Countries have shuttered museums, tourist attractions and sporting events to minimise the risk of coronavirus transmission, with more than 138,000 people worldwide infected and more than 5,000 dead.
At his daily briefing on the coronavirus emergency on Friday, Luca Zaia, the governor of Italy’s Veneto region, one of Europe’s worst-hit, told reporters that Europe’s borderless zone was “disappearing as we speak”. “Schengen no longer exists, it will be remembered only in the history books,” Zaia said, pointing to the long lines of traffic stuck at Italy’s northeastern border, where Austrian officials have reintroduced stringent controls.
With Italy reporting the most virus cases and deaths anywhere in the world except China, the pandemic is increasingly wearing on the EU’s cherished core principle, which envisions a border-free Europe where citizens can freely live, work and travel.
Austria became the first country to impose drastic curbs on travel from Italy on Wednesday, urgently reinstalling border checkpoints in the exact spots where they had been dismantled back in 1997 when the country joined the Schengen Area. All travellers seeking to cross the Brennero border from Italy are now required to present health certificates proving they have not contracted the COVID-19 virus – a measure that has slowed traffic on the busy Alpine crossing to a near standstill.

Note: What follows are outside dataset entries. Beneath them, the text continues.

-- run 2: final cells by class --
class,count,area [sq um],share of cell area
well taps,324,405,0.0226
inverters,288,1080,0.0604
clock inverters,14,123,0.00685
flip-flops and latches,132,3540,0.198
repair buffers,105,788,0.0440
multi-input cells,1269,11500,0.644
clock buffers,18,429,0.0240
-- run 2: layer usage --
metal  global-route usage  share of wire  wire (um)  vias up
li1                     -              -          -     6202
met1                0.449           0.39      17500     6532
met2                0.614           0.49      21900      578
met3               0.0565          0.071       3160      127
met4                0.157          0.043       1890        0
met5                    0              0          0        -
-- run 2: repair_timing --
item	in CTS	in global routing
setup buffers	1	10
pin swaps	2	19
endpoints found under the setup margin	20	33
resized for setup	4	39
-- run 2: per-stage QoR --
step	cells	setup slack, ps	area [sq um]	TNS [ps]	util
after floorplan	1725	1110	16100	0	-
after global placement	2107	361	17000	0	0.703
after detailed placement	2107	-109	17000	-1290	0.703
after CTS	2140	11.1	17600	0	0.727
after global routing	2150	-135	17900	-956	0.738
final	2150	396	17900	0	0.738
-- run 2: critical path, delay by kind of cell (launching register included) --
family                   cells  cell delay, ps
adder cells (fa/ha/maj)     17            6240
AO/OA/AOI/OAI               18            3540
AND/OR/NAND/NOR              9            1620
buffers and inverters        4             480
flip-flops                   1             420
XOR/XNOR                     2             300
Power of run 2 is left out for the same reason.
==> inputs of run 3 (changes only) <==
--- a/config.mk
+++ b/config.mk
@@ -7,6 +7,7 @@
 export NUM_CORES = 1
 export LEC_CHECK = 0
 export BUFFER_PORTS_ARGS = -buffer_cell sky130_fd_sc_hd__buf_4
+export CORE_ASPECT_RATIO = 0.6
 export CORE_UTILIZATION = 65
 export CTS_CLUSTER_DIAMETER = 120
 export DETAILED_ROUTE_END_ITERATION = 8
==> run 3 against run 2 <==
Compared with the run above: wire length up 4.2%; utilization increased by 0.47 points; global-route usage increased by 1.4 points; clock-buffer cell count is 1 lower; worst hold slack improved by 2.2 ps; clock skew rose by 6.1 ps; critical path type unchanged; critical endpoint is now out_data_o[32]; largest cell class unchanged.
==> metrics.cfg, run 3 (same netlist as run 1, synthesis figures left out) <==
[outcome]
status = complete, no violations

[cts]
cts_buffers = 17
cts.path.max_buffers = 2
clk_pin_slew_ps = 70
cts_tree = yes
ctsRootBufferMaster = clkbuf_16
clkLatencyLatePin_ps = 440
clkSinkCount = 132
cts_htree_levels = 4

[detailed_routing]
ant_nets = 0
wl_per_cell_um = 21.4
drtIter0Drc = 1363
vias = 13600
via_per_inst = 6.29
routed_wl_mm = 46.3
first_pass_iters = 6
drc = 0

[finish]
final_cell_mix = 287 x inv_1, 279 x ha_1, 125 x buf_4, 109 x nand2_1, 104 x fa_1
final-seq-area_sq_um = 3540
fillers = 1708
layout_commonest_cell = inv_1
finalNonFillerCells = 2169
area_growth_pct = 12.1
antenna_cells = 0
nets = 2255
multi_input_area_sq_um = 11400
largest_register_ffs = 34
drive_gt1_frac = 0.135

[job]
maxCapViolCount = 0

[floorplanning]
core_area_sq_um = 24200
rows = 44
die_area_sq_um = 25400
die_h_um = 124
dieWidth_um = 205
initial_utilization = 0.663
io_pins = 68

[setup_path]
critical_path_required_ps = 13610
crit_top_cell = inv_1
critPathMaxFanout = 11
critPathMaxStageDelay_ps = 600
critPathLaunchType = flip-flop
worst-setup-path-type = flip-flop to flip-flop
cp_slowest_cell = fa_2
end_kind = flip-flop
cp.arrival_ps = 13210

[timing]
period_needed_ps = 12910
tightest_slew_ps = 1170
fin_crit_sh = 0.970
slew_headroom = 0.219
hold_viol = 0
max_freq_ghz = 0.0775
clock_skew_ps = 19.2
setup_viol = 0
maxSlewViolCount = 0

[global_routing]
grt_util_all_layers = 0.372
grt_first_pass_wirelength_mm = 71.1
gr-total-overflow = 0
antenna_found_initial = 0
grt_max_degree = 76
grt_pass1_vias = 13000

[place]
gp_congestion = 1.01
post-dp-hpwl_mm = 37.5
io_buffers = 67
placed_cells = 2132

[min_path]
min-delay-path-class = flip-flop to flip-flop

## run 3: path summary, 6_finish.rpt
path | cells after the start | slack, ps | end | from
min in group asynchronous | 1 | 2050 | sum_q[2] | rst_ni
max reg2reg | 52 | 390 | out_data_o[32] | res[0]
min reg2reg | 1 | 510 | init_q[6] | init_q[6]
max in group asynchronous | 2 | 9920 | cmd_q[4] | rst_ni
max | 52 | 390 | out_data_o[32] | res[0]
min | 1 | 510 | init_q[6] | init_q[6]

Since then, Slovenia and Switzerland, which also border Italy, have imposed similar curbs. But several other EU nations – including Poland, Slovakia, the Czech Republic and Cyprus – have announced restrictions that go far beyond travellers from Italy. “Most of the cases that have been propagating the coronavirus epidemic in Poland are imported cases,” Poland’s Prime Minister Mateusz Morawiecki told reporters as he announced the closure of his country’s borders with all its neighbours starting at midnight on Saturday.
The Danish government also announced late Friday that it was closing all of its borders – land, sea and air – to travellers. Denmark consulted with neighbouring countries prior to the announcement but not with EU officials.
In many ways, the coronavirus pandemic has exacerbated divisions that first came to the fore in 2015, when eastern and central European states closed their borders to migrants and thwarted EU efforts to implement migrant quotas across the bloc.
Hungary’s Prime Minister Viktor Orban, whose country has also banned travel from Italy, has made an explicit link between the two crises.
“We are fighting a two-front war: one front is called migration, and the other one belongs to the coronavirus – there is a logical connection between the two, as both spread with movement,” Orban told Hungarian media on Friday.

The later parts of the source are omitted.